Something we do have to take more seriously is Russia’s interest in being more directly engaged in the Middle East. In major parts, our interests are at least compatible; in others (Syria, and beneath the surface of a supposed agreement on Iran) far less so; and, in general, we have to deal with one another at a structured, strategic level, beyond the often episodic nature of current US-Russia relations regarding this region. Snowden is grist to this particular Russian mill.

Despite what Presidents Bush and Clinton tried to do to provide Russia with at least some (limited) role in the European strategic future, it was natural that the new Russia was portrayed negatively by a lot of people, some who had (legitimate) scores to settle with the Soviet Union. A lot of Americans did likewise; it even took 20 years for the US Congress to repeal the Jackson-Vanik Amendment, which had been designed to encourage the Soviet Union to permit the emigration of Soviet Jews; and the US and others did not permit Russia until August 2012 to join the World Trade Organization, despite urging by some of us, then serving in the US government in the 1990s, to do this instantly — WTO membership criteria be damned. We urged this in order to help give the average Russian a sense that, despite having lost so much, their country could become engaged in the global economy, with benefits for their daily lives and thus perhaps helping to engender a more positive attitude toward working with the West.

The Clinton administration did the right thing in balancing NATO enlargement, designed to provide confidence to Central European states, with the NATO-Russia Founding Act in 1997; and the George W. Bush administration took a small added step at the Rome NATO summit in 2002. But there was still no real acknowledgement, whether earned or not, that, like Pinocchio, Russia had become a “real boy” in the international political and economic system.

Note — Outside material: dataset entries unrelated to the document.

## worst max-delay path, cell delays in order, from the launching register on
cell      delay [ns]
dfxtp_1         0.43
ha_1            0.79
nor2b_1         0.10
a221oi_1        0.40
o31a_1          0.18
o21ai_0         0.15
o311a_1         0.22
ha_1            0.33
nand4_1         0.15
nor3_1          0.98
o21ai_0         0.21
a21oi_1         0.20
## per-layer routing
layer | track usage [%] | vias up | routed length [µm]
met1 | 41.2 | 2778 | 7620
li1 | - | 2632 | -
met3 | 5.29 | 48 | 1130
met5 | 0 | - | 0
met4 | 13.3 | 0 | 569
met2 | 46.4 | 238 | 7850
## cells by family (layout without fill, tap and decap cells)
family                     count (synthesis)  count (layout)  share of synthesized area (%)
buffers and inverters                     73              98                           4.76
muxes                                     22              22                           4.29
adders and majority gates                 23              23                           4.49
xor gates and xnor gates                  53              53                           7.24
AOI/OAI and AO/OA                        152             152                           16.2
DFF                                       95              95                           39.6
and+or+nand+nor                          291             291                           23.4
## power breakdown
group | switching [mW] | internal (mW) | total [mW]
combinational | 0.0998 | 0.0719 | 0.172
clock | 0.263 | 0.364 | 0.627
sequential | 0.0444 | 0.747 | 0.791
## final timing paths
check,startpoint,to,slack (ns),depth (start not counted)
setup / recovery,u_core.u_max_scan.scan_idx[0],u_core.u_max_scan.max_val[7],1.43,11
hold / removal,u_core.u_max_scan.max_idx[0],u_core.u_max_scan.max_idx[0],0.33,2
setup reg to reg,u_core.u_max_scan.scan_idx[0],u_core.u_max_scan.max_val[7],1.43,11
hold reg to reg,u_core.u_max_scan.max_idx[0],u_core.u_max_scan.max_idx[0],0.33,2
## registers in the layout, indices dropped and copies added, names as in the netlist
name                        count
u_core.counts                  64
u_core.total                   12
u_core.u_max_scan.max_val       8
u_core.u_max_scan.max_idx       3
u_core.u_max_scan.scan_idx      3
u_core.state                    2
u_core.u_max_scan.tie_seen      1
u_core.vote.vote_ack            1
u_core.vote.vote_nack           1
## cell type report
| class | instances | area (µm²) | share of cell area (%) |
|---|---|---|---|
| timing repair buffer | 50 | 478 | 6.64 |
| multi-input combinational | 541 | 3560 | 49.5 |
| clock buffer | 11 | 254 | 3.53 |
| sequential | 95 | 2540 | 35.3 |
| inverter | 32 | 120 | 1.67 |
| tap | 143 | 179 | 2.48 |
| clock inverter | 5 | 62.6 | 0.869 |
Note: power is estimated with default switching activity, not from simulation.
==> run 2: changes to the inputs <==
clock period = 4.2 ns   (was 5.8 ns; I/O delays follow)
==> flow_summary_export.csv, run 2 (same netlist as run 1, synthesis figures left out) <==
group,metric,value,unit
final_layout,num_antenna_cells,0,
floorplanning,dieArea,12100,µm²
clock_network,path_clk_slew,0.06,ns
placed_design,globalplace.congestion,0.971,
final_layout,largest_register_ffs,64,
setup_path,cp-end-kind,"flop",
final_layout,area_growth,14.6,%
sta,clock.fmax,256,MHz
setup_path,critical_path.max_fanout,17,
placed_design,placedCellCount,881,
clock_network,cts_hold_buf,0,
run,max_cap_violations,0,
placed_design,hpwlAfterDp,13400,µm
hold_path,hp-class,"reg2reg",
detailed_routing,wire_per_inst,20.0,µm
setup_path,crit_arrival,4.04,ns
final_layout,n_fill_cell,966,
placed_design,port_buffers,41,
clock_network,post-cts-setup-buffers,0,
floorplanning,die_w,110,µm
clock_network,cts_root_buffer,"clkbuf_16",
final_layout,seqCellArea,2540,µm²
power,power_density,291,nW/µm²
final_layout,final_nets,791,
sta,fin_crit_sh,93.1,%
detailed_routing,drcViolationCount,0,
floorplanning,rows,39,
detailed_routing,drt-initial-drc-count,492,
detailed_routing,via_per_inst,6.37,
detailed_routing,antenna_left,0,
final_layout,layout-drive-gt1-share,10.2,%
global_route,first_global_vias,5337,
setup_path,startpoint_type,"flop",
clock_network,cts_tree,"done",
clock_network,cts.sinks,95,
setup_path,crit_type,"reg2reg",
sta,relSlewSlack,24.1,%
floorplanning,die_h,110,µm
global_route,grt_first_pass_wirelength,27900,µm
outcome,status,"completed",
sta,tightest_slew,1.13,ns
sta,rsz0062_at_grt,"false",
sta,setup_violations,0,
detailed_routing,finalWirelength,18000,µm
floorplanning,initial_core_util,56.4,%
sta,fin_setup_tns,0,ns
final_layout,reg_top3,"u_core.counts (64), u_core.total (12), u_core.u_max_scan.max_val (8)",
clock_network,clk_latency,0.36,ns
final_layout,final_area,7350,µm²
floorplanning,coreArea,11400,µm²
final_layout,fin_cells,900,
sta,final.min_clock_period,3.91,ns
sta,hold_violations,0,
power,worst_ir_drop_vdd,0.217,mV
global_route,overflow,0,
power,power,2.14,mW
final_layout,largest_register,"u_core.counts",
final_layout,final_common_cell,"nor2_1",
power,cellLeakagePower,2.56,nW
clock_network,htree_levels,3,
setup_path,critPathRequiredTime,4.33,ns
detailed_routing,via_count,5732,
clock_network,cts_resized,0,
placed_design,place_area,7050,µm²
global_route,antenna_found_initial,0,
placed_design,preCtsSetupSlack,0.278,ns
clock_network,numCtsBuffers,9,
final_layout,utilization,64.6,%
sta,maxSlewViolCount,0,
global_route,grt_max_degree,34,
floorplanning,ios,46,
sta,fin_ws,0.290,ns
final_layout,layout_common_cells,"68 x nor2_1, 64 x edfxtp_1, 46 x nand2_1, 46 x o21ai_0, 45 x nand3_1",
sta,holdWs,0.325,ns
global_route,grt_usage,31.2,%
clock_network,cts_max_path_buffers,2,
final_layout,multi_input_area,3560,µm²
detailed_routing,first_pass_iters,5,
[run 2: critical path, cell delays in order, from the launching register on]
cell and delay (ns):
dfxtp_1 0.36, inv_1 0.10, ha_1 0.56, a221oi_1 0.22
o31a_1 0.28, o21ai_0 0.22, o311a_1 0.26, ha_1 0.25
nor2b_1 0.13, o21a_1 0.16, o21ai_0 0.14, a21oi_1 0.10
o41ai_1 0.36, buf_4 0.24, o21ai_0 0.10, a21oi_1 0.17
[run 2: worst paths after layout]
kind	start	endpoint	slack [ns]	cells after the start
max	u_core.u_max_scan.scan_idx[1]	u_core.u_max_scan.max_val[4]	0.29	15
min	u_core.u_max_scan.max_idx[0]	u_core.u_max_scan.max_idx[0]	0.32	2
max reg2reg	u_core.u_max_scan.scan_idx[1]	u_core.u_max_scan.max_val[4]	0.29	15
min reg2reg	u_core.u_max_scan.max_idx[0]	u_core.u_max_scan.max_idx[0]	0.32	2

Case Snowden also has come at a time when the US, in particular, has been objecting to certain human rights practices in Russia, including limits not just on non-governmental organizations that are exclusively Russian, but also those which have foreign ties, like the Carnegie Moscow Center and the German political party foundations. And there have been the show trials of people who have fallen out with Putin and his supporters. The US Congress has even passed condemnatory legislation, an ultra vires action if there ever were one — except that, as the principal successor state to the Soviet Union, Russia is still bound by the 1976 Helsinki Final Act, with its human rights and activities provisions, even within the territory of sovereign states.

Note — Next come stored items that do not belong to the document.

===== config.mk =====
export PLATFORM = sky130hd
export DESIGN_NAME = microsequencer
export DESIGN_NICKNAME = d
export VERILOG_FILES = /design/src/rtl/microsequencer_pkg.sv /design/src/rtl/microsequencer_stack.sv /design/src/rtl/microsequencer.sv
export SDC_FILE = /design/constraint.sdc
export NUM_CORES = 1
export LEC_CHECK = 0
export ABC_AREA = 1
export BUFFER_PORTS_ARGS = -buffer_cell sky130_fd_sc_hd__buf_2
export CAP_MARGIN = 10
export CORE_MARGIN = 3
export CORE_UTILIZATION = 55
export CTS_BUF_LIST = sky130_fd_sc_hd__clkbuf_16
export CTS_CLUSTER_DIAMETER = 80
export DETAILED_ROUTE_END_ITERATION = 10
export PLACE_DENSITY = 0.69
export SETUP_SLACK_MARGIN = 0.2
export SLEW_MARGIN = 15
export SYNTH_ARGS = -nofsm -noshare
export SYNTH_HDL_FRONTEND = slang
export SYNTH_SLANG_ARGS = --single-unit

===== constraint.sdc =====
create_clock -name clock -period 4.35 [get_ports clock]
set_clock_uncertainty 0.15 [all_clocks]
set_input_delay 0.87 -clock clock [delete_from_list [all_inputs] [get_ports clock]]
set_output_delay 0.87 -clock clock [all_outputs]
set_load 0.01 [all_outputs]

===== src/rtl/microsequencer_pkg.sv =====
// Shared opcodes and sizing helpers for the microprogram sequencer.
// Opcode numbering follows the Am2910 instruction set.
package microsequencer_pkg;

  localparam logic [3:0] OP_JZ   = 4'd0;
  localparam logic [3:0] OP_CJS  = 4'd1;
  localparam logic [3:0] OP_JMAP = 4'd2;
  localparam logic [3:0] OP_CJP  = 4'd3;
  localparam logic [3:0] OP_PUSH = 4'd4;
  localparam logic [3:0] OP_JSRP = 4'd5;
  localparam logic [3:0] OP_CJV  = 4'd6;
  localparam logic [3:0] OP_JRP  = 4'd7;
  localparam logic [3:0] OP_RFCT = 4'd8;
  localparam logic [3:0] OP_RPCT = 4'd9;
  localparam logic [3:0] OP_CRTN = 4'd10;
  localparam logic [3:0] OP_CJPP = 4'd11;
  localparam logic [3:0] OP_LDCT = 4'd12;
  localparam logic [3:0] OP_LOOP = 4'd13;
  localparam logic [3:0] OP_CONT = 4'd14;
  localparam logic [3:0] OP_TWB  = 4'd15;

  function automatic int sp_width(input int depth);
    return $clog2(depth + 1);
  endfunction

endpackage


===== src/rtl/microsequencer_stack.sv =====
// Subroutine/loop LIFO: a push when full overwrites the last entry,
// a pop when empty does nothing, TOP reads 0 when empty.
module microsequencer_stack
  import microsequencer_pkg::*;
#(
  parameter int AW    = 11,
  parameter int DEPTH = 5
) (
  input  logic          clock,
  input  logic          reset,
  input  logic          push,
  input  logic          pop,
  input  logic          clear,
  input  logic [AW-1:0] din,
  output logic [AW-1:0] top,
  output logic          full,
  output logic          empty
);

  localparam int SW = sp_width(DEPTH);
  localparam logic [SW-1:0] MAX  = SW'(DEPTH);
  localparam logic [SW-1:0] LAST = SW'(DEPTH - 1);

  logic [AW-1:0] mem [DEPTH];
  logic [SW-1:0] sp;

  assign full  = sp == MAX;
  assign empty = sp == '0;
  assign top   = empty ? '0 : mem[sp - 1'b1];

  always_ff @(posedge clock or negedge reset) begin
    if (!reset) begin
      sp <= '0;
      for (int i = 0; i < DEPTH; i++) mem[i] <= '0;
    end else if (clear) begin
      sp <= '0;
    end else if (push) begin
      if (full) begin
        mem[LAST] <= din;
      end else begin
        mem[sp] <= din;
        sp      <= sp + 1'b1;
      end
    end else if (pop && !empty) begin
      sp <= sp - 1'b1;
    end
  end

endmodule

Take me seriously, as well as my country, Vladimir Putin is saying; and surely most Russians agree. And given that the Snowden affair at least raises issues of “fairness” and “human rights,” Putin is enjoying the chance to play games with the United States. (Of course, Putin might have more serious business in mind, which may be detrimental to US and Western interests, and this needs to be tested).

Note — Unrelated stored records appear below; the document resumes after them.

==> config.mk <==
export PLATFORM = sky130hd
export DESIGN_NAME = sync_req_arbiter
export DESIGN_NICKNAME = d
export VERILOG_FILES = /design/src/rtl/sync_arb_pkg.sv /design/src/rtl/req_sync.sv /design/src/rtl/sync_req_arbiter.sv
export SDC_FILE = /design/constraint.sdc
export NUM_CORES = 1
export LEC_CHECK = 0
export ABC_AREA = 1
export BUFFER_PORTS_ARGS = -buffer_cell sky130_fd_sc_hd__buf_4
export CELL_PAD_IN_SITES_DETAIL_PLACEMENT = 0
export CELL_PAD_IN_SITES_GLOBAL_PLACEMENT = 2
export CORE_UTILIZATION = 30
export CTS_BUF_LIST = sky130_fd_sc_hd__clkbuf_2
export DETAILED_ROUTE_END_ITERATION = 10
export PLACE_DENSITY_LB_ADDON = 0.1
export RECOVER_POWER = 25
export SLEW_MARGIN = 10
export SYNTH_ARGS = -nofsm -noshare
export SYNTH_HDL_FRONTEND = slang
export SYNTH_SLANG_ARGS = --single-unit
==> constraint.sdc <==
create_clock -name clk -period 1.2 [get_ports clk]
set_input_delay 0.24 -clock clk [delete_from_list [all_inputs] [get_ports clk]]
set_output_delay 0.24 -clock clk [all_outputs]
set_load 0.01 [all_outputs]
==> src/rtl/sync_arb_pkg.sv <==
// Shared types and parameter defaults for the synchronizing round-robin arbiter.
package sync_arb_pkg;

    localparam int DEFAULT_NUM_REQ        = 4;
    localparam int DEFAULT_TIMEOUT_CYCLES = 16;

    typedef enum logic [1:0] {
        IDLE,
        GRANT,
        RELEASE
    } arb_state_t;

endpackage

==> src/rtl/req_sync.sv <==
// Two-flop synchronizer bringing one asynchronous request level into the clk domain.
module req_sync (
    input  logic clk,
    input  logic rst,
    input  logic async_in,
    output logic sync_out
);

    logic meta;

    always_ff @(posedge clk) begin
        if (rst) begin
            meta     <= 1'b0;
            sync_out <= 1'b0;
        end else begin
            meta     <= async_in;
            sync_out <= meta;
        end
    end

endmodule

==> src/rtl/sync_req_arbiter.sv <==
// Round-robin arbiter for asynchronous requesters with per-grant timeout and
// a mandatory release/idle gap between grants.
module sync_req_arbiter
    import sync_arb_pkg::*;
#(
    parameter int NUM_REQ        = DEFAULT_NUM_REQ,
    parameter int TIMEOUT_CYCLES = DEFAULT_TIMEOUT_CYCLES
) (
    input  logic                       clk,
    input  logic                       rst,
    input  logic [NUM_REQ-1:0]         async_req,
    input  logic                       done,
    output logic [NUM_REQ-1:0]         grant,
    output logic [$clog2(NUM_REQ)-1:0] grant_id,
    output logic                       busy,
    output logic                       timeout_err
);

    localparam int ID_W  = $clog2(NUM_REQ);
    localparam int CNT_W = (TIMEOUT_CYCLES > 1) ? $clog2(TIMEOUT_CYCLES) : 1;

    logic [NUM_REQ-1:0] sreq;

    for (genvar g = 0; g < NUM_REQ; g++) begin : g_sync
        req_sync u_req_sync (
            .clk      (clk),
            .rst      (rst),
            .async_in (async_req[g]),
            .sync_out (sreq[g])
        );
    end

    arb_state_t         state, state_next;
    logic [ID_W-1:0]    owner, owner_next;
    logic [ID_W-1:0]    ptr, ptr_next;
    logic [CNT_W-1:0]   cnt, cnt_next;
    logic [NUM_REQ-1:0] grant_next;
    logic [ID_W-1:0]    grant_id_next;
    logic               busy_next;
    logic               timeout_next;

    logic               found;
    logic [ID_W-1:0]    win;
    logic [ID_W-1:0]    cand;
    logic               timed_out;
    logic               owner_req;

    // NOTE: every variable driven here gets a default first, so no path can
    // leave one unassigned and infer a latch.
    always_comb begin
        state_next    = state;
        owner_next    = owner;
        ptr_next      = ptr;
        cnt_next      = cnt;
        grant_next    = grant;
        grant_id_next = grant_id;
        busy_next     = busy;
        timeout_next  = 1'b0;
        found         = 1'b0;
        win           = '0;
        cand          = '0;
        timed_out     = (cnt == CNT_W'(TIMEOUT_CYCLES - 1));
        owner_req     = sreq[owner];

        // Search starts at ptr and wraps, so the first hit is the round-robin winner.
        for (int i = 0; i < NUM_REQ; i++) begin
            cand = ID_W'((int'(ptr) + i) % NUM_REQ);
            if (!found && sreq[cand]) begin
                found = 1'b1;
                win   = cand;
            end
        end

        case (state)
            IDLE: begin
                grant_next    = '0;
                grant_id_next = '0;
                busy_next     = 1'b0;
                cnt_next      = '0;
                if (found) begin
                    state_next    = GRANT;
                    owner_next    = win;
                    grant_next    = NUM_REQ'(1) << win;
                    grant_id_next = win;
                    busy_next     = 1'b1;
                end
            end
            GRANT: begin
                if (done || !owner_req || timed_out) begin
                    state_next    = RELEASE;
                    grant_next    = '0;
                    grant_id_next = '0;
                    busy_next     = 1'b0;
                    // done and a dropped request both count as a normal finish.
                    timeout_next  = timed_out && !done && owner_req;
                end else begin
                    cnt_next = cnt + CNT_W'(1);
                end
            end
            RELEASE: begin
                state_next = IDLE;
                cnt_next   = '0;
                ptr_next   = (owner == ID_W'(NUM_REQ - 1)) ? '0 : owner + ID_W'(1);
            end
            default: begin
                state_next    = IDLE;
                grant_next    = '0;
                grant_id_next = '0;
                busy_next     = 1'b0;
            end
        endcase
    end

    // NOTE: sequential state uses non-blocking assignments only, so every
    // register samples the pre-edge values regardless of statement order.
    always_ff @(posedge clk) begin
        if (rst) begin
            state       <= IDLE;
            owner       <= '0;
            ptr         <= '0;
            cnt         <= '0;
            grant       <= '0;
            grant_id    <= '0;
            busy        <= 1'b0;
            timeout_err <= 1'b0;
        end else begin
            state       <= state_next;
            owner       <= owner_next;
            ptr         <= ptr_next;
            cnt         <= cnt_next;
            grant       <= grant_next;
            grant_id    <= grant_id_next;
            busy        <= busy_next;
            timeout_err <= timeout_next;
        end
    end

endmodule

These two strands — U.S. Post-Terrorism-Stress-Rebalancing and Putin/Russia’s search for a renewed place in the sun — come together and at least in part explain the current imbroglio in US-Russian relations over Edward Snowden’s fate.

Chto Delat?

Since even in the medium-term, neither Russia nor the US really has very much to gain by this continuing controversy except mutual headaches, some way out needs to be found.

The first thing is for the US to make clear that President Obama will take part in next month’s G-8 Summit in St. Petersburg and will not make the Snowden business hostage to his being there.  Of course, as host, Putin has a stake in helping the president save face. Experience from 33 years ago counsels this approach. President Jimmy Carter pursued a “Rose Garden Campaign Strategy” in 1980 because of the Iranian hostage crisis. It cost him at the polls. And the US boycotted the 1980 Moscow Olympics over the Soviet invasion of Afghanistan. This also cost Carter at the polls.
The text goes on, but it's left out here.